▶ **Dataset entries**
┄┄┄┄┄┄

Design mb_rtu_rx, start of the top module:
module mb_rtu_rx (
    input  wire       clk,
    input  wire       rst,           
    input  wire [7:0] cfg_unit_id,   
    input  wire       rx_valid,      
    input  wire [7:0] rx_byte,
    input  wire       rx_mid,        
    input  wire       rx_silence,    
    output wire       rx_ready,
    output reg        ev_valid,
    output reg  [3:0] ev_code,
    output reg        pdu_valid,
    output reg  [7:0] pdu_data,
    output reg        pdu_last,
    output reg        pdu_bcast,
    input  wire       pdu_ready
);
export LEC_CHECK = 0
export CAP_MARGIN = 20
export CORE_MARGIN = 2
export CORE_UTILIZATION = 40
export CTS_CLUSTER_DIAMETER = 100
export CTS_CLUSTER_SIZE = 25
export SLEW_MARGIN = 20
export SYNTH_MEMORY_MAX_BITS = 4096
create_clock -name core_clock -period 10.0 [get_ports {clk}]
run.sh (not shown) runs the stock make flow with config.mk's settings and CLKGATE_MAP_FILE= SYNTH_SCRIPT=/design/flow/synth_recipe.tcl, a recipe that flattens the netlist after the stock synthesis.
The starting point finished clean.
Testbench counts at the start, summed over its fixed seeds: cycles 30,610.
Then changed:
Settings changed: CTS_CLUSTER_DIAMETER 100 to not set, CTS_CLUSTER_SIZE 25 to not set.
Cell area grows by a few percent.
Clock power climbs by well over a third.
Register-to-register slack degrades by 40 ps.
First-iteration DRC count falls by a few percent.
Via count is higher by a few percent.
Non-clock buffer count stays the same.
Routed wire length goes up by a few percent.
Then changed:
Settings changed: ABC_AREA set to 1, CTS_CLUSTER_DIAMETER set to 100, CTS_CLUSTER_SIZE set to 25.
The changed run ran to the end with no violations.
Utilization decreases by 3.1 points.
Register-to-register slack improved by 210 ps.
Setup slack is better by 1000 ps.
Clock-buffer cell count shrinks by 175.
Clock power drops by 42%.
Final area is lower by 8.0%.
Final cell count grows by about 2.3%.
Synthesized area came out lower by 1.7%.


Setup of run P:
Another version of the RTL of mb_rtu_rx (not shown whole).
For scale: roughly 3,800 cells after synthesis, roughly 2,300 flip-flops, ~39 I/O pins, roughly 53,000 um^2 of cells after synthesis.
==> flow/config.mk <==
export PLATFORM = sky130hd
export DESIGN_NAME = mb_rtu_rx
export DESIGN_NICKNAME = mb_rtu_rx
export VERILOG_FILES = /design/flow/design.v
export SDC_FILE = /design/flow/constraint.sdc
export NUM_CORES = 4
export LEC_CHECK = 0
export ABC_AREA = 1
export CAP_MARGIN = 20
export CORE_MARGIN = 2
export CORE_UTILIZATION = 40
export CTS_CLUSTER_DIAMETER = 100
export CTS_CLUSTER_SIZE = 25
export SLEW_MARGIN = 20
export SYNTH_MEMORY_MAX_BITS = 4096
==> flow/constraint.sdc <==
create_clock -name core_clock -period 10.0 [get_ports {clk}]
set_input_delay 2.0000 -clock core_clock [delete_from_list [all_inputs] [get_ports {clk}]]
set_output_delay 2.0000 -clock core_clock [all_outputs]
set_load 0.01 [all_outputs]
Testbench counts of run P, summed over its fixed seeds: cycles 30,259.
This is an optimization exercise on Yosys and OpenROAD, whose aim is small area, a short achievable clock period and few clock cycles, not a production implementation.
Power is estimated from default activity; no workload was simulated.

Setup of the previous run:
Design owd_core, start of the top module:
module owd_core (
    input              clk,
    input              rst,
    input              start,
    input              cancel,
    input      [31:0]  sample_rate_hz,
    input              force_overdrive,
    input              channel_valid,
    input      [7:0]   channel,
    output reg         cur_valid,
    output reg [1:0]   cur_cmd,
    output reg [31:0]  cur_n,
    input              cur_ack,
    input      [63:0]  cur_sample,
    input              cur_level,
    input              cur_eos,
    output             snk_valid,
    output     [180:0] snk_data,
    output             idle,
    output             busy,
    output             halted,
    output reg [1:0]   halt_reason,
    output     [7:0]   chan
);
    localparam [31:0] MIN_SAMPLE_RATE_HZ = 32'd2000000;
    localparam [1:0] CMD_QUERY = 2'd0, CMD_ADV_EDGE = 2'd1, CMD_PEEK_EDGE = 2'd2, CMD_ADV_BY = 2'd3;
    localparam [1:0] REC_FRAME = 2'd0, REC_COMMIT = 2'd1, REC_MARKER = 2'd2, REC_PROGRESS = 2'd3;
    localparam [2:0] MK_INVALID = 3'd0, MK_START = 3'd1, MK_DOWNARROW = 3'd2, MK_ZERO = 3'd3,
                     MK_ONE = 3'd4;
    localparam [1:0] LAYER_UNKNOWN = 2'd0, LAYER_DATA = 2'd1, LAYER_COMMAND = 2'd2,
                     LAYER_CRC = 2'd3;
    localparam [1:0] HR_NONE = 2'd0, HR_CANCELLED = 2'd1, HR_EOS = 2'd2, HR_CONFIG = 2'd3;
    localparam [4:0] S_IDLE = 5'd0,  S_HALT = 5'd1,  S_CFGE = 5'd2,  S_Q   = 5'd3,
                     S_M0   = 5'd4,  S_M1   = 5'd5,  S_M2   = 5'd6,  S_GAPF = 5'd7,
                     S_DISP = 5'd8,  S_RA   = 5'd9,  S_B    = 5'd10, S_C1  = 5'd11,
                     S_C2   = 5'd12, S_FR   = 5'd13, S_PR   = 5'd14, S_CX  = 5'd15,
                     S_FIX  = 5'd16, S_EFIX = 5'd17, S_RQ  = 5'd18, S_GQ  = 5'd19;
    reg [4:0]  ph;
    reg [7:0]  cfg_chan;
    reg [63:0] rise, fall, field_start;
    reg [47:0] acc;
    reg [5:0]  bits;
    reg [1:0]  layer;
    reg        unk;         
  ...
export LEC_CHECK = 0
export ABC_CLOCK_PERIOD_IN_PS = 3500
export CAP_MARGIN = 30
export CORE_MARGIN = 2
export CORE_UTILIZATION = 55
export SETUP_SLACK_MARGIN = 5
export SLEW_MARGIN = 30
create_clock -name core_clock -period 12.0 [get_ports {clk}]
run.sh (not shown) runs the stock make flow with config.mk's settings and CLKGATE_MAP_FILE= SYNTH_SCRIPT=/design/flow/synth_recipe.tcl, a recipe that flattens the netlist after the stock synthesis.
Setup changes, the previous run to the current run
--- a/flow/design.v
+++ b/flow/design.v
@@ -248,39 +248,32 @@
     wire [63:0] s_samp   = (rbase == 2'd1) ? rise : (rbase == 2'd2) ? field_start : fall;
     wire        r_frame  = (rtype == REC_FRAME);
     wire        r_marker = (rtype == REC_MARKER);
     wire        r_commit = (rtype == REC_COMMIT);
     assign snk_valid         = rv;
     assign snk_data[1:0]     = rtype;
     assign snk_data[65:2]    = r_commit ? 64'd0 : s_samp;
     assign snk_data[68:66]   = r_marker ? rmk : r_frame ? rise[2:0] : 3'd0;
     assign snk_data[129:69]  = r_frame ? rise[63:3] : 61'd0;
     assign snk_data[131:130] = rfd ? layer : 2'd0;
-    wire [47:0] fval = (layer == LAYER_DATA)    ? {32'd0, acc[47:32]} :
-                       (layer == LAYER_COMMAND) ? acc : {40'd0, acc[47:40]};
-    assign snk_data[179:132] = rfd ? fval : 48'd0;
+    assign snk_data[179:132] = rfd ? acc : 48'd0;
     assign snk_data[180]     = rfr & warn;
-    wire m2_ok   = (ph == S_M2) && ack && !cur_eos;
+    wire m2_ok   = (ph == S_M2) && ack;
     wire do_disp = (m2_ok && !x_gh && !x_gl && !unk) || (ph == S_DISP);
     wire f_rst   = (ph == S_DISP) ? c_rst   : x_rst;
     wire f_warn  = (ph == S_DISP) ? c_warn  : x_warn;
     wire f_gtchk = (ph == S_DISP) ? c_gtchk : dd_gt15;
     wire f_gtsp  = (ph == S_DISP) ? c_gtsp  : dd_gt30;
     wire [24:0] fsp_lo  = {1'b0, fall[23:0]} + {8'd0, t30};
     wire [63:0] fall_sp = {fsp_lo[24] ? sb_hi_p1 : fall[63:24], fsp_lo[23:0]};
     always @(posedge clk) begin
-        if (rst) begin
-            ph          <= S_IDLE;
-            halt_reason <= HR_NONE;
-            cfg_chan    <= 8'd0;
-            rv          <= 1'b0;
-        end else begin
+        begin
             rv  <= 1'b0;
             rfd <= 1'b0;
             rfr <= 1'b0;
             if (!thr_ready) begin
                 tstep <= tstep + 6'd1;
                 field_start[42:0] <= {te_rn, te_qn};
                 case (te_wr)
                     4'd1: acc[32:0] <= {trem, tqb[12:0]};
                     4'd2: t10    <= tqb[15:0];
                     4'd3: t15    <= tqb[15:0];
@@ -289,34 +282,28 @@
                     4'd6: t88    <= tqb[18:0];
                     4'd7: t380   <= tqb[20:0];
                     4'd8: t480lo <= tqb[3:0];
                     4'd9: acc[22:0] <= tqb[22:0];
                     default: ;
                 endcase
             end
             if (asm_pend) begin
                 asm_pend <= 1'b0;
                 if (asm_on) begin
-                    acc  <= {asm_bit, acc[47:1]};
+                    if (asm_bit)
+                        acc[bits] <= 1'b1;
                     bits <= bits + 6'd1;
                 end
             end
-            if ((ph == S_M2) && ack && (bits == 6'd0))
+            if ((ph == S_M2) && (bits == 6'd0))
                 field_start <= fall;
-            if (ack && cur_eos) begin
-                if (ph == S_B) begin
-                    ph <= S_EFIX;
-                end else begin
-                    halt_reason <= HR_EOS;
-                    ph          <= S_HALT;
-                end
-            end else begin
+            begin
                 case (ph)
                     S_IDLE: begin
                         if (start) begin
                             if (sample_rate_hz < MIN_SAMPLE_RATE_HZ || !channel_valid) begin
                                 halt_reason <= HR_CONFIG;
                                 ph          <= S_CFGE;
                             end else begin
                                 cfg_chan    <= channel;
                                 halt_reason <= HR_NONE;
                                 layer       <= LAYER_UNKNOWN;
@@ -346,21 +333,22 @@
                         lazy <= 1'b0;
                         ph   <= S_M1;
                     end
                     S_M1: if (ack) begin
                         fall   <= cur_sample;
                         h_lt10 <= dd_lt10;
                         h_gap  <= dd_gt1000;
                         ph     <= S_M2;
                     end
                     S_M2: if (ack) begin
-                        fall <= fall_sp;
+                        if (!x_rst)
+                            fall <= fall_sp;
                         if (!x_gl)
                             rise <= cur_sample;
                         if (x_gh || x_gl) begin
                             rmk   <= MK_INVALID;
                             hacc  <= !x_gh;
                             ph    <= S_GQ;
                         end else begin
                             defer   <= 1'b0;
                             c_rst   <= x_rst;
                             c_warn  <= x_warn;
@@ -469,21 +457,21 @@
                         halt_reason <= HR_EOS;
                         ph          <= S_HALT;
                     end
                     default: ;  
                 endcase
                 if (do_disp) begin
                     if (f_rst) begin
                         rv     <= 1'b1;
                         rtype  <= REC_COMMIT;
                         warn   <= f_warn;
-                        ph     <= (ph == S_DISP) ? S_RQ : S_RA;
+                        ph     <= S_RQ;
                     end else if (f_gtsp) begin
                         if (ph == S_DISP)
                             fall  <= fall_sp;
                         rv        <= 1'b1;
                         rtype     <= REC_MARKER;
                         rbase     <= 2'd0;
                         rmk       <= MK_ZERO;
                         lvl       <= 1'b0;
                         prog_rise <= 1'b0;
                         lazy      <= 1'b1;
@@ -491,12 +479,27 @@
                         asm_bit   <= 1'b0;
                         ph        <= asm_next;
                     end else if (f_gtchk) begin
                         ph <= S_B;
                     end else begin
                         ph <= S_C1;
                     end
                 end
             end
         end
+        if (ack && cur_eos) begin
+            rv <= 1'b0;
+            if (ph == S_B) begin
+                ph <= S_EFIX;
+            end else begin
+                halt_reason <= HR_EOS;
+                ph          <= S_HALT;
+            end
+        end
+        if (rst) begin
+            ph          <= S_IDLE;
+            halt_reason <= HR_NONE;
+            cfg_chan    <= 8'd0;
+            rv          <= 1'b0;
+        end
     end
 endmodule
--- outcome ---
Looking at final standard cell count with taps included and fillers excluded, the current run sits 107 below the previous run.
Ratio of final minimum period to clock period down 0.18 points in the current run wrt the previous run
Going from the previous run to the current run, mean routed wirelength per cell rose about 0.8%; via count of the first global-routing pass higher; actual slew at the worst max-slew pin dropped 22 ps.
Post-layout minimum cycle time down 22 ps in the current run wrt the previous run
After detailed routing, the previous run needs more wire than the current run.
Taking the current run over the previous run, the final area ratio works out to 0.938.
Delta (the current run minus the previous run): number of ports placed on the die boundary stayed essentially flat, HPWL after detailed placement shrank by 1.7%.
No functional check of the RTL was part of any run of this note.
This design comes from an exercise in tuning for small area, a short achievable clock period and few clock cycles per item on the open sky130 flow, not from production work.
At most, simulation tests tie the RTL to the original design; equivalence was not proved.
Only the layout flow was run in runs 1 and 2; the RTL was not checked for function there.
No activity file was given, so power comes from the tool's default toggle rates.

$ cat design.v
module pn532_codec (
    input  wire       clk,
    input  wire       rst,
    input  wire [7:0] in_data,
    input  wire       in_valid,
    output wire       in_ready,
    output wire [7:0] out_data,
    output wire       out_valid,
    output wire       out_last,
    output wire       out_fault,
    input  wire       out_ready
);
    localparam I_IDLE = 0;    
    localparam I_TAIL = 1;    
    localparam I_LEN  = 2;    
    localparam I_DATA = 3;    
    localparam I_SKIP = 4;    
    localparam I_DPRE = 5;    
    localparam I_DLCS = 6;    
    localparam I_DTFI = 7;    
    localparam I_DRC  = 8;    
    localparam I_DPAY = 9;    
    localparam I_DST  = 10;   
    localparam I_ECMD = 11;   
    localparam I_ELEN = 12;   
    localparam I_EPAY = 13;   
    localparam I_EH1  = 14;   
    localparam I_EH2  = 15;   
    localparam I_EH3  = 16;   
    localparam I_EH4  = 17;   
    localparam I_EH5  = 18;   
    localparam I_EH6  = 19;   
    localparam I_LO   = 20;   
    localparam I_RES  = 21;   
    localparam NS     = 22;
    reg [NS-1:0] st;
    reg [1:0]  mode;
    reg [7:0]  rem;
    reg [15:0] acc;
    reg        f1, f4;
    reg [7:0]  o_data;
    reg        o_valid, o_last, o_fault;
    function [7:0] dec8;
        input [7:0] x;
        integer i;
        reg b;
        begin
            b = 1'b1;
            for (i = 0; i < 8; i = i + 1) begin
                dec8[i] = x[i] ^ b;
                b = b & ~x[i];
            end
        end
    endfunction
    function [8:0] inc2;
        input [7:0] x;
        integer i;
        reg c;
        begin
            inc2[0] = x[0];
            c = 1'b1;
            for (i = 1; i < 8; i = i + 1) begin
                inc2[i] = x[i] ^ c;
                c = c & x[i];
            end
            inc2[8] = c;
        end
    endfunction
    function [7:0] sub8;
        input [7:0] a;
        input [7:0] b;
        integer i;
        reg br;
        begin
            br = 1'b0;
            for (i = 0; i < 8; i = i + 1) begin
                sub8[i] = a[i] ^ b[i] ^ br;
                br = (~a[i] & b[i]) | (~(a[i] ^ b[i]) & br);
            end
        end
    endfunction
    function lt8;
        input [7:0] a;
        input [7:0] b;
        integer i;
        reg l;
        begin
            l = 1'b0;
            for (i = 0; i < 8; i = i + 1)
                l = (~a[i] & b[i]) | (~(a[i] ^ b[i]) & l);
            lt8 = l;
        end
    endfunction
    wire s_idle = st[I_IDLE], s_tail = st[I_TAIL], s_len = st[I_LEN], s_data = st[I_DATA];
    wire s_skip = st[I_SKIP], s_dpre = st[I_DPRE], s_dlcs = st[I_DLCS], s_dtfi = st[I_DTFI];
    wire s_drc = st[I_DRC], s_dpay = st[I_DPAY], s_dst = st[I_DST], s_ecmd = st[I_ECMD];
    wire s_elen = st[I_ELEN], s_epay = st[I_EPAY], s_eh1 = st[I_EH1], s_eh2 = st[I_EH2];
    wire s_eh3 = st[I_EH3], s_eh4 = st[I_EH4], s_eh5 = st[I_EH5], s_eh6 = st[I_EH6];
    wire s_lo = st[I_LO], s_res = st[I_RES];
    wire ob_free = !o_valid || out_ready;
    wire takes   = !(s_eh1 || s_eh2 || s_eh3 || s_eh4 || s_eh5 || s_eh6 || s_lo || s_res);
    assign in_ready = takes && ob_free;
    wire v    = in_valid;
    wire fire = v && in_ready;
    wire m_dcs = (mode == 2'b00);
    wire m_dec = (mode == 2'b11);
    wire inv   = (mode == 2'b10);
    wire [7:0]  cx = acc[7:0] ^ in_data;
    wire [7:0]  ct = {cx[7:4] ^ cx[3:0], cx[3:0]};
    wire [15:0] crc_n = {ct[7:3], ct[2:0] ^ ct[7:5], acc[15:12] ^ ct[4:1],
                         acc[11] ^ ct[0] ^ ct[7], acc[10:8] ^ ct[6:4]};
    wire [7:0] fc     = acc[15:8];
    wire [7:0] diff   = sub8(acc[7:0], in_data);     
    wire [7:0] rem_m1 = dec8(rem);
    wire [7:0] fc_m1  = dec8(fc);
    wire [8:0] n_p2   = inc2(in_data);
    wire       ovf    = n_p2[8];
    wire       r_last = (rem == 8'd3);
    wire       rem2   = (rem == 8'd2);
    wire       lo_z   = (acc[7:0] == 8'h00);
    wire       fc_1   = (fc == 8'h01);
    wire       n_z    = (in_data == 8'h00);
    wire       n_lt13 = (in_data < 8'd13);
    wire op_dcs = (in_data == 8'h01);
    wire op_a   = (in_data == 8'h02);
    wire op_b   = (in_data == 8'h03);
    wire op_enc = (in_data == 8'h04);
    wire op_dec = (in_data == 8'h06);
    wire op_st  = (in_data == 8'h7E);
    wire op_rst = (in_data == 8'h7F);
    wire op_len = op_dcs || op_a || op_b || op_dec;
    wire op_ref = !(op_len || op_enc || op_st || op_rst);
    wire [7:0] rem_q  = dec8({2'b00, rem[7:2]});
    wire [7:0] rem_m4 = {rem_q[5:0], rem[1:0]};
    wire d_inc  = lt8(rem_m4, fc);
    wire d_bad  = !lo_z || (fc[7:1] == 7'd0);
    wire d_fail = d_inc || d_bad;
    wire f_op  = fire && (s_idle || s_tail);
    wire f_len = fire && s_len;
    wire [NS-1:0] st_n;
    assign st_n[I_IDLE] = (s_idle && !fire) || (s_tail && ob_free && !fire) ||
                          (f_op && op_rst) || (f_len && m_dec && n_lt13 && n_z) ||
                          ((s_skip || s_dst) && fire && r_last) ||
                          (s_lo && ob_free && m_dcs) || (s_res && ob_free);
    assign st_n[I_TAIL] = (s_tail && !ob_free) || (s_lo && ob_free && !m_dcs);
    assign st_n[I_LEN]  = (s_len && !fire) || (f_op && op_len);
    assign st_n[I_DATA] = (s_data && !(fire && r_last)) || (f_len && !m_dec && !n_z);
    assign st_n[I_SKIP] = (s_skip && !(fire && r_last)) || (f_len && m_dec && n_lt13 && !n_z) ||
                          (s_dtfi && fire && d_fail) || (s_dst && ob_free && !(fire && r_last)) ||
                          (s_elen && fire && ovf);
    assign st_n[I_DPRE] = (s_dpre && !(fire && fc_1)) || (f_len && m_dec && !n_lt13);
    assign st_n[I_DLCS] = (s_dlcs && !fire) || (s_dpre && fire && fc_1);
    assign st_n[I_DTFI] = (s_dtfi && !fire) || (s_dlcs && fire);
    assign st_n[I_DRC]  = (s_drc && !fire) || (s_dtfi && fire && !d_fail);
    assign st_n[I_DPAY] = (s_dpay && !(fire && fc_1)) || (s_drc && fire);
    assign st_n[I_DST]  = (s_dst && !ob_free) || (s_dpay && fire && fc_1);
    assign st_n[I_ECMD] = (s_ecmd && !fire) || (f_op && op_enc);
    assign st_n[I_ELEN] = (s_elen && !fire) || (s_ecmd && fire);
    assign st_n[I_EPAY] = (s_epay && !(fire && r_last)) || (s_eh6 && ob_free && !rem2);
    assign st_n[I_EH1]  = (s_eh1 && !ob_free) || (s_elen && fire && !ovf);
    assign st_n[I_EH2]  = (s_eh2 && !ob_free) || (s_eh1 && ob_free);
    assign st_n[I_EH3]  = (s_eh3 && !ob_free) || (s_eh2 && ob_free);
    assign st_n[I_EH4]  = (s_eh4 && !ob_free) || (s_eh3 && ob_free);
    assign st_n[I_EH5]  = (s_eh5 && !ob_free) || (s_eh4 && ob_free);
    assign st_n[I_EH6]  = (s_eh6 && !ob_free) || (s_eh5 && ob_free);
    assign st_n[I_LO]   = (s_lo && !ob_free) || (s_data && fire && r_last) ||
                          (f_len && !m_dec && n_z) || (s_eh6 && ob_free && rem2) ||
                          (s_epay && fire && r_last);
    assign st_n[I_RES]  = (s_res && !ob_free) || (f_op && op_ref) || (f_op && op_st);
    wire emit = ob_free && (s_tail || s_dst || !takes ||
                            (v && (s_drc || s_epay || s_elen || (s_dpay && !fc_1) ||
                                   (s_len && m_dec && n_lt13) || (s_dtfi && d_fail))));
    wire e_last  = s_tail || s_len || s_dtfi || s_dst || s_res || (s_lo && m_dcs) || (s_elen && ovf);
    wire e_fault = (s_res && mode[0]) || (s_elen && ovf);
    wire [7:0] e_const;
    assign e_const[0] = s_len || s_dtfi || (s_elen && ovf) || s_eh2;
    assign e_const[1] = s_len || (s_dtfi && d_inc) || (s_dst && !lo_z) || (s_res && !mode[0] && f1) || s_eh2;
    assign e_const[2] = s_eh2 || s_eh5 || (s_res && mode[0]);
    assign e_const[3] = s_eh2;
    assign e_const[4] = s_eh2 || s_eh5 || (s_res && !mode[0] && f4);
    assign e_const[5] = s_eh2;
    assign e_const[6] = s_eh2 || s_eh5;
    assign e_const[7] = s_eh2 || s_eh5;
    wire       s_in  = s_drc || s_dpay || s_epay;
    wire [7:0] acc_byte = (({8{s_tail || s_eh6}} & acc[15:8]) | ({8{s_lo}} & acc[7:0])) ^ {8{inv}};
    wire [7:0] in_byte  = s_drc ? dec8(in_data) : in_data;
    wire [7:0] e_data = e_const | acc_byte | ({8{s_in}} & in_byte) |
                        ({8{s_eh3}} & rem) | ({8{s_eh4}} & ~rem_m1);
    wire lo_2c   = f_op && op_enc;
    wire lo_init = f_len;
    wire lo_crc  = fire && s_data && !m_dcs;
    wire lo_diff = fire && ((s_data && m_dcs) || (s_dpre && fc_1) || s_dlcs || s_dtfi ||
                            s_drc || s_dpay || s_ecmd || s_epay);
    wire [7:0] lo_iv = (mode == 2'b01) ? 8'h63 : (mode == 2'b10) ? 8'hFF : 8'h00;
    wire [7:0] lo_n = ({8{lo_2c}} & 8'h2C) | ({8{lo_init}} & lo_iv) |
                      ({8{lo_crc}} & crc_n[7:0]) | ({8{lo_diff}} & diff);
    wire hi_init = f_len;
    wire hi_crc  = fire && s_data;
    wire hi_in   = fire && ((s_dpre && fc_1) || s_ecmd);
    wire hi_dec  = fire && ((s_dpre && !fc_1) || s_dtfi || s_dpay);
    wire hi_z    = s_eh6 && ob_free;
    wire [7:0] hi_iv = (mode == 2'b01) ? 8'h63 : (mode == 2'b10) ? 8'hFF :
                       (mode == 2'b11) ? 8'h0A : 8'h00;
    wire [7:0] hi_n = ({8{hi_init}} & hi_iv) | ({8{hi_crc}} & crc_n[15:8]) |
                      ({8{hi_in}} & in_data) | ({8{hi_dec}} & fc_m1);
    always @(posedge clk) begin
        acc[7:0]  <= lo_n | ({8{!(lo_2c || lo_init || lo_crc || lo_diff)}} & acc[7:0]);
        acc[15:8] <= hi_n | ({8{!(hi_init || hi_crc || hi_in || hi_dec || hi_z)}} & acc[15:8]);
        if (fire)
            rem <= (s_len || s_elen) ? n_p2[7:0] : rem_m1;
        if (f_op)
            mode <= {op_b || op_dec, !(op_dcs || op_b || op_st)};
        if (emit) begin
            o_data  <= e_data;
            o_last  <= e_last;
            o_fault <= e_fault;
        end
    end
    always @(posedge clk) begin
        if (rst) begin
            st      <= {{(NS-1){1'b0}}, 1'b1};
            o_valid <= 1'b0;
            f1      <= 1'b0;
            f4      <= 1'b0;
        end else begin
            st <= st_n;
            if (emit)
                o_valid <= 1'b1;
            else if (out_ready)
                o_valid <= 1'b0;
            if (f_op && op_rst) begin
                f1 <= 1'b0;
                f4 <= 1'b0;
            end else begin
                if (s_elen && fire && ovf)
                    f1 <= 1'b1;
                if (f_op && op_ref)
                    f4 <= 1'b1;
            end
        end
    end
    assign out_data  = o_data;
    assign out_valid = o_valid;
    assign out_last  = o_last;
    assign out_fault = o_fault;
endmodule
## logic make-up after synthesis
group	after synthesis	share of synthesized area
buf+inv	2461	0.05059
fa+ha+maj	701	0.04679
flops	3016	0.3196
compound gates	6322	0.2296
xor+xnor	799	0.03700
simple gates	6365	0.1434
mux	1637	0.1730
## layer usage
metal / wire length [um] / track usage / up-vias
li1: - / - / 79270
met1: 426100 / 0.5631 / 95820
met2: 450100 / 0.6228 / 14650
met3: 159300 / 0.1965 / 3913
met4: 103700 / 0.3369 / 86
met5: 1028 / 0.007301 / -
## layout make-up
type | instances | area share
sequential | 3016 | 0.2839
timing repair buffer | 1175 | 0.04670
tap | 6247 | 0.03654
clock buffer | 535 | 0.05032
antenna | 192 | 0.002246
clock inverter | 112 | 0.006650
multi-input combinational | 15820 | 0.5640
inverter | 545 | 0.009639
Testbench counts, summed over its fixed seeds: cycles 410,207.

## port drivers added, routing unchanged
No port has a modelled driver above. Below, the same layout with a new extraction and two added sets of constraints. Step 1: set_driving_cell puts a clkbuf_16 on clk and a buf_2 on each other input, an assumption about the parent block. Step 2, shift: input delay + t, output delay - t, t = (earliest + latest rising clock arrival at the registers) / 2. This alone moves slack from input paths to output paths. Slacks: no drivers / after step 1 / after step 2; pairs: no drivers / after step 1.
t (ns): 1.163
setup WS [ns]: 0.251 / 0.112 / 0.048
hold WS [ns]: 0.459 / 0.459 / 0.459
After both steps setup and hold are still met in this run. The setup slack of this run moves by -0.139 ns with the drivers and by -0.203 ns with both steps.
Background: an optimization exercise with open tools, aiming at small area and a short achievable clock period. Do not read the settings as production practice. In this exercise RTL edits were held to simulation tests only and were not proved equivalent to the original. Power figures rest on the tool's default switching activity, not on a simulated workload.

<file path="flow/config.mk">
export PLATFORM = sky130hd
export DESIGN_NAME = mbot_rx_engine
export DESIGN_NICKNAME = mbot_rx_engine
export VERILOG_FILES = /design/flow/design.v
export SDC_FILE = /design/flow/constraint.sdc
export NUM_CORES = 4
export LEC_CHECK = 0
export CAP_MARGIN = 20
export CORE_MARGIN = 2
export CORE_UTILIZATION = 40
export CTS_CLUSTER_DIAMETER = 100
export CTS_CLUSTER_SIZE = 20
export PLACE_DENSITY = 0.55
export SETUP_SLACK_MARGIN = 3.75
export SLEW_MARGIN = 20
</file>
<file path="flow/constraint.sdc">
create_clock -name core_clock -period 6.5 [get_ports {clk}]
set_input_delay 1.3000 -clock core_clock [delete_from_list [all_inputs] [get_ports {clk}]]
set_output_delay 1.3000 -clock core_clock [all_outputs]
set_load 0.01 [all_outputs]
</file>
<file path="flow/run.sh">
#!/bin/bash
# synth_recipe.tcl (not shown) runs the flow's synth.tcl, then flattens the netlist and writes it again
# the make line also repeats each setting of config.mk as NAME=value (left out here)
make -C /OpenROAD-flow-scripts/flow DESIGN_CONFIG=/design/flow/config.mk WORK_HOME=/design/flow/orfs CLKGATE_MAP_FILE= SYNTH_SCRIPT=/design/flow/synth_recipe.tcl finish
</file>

┄┄┄┄┄┄

▶ **What needs to be done**
Every line that contains the string "flops" should be returned from the data.

▶ **The completed task**
For scale: roughly 3,800 cells after synthesis, roughly 2,300 flip-flops, ~39 I/O pins, roughly 53,000 um^2 of cells after synthesis.
flops	3016	0.3196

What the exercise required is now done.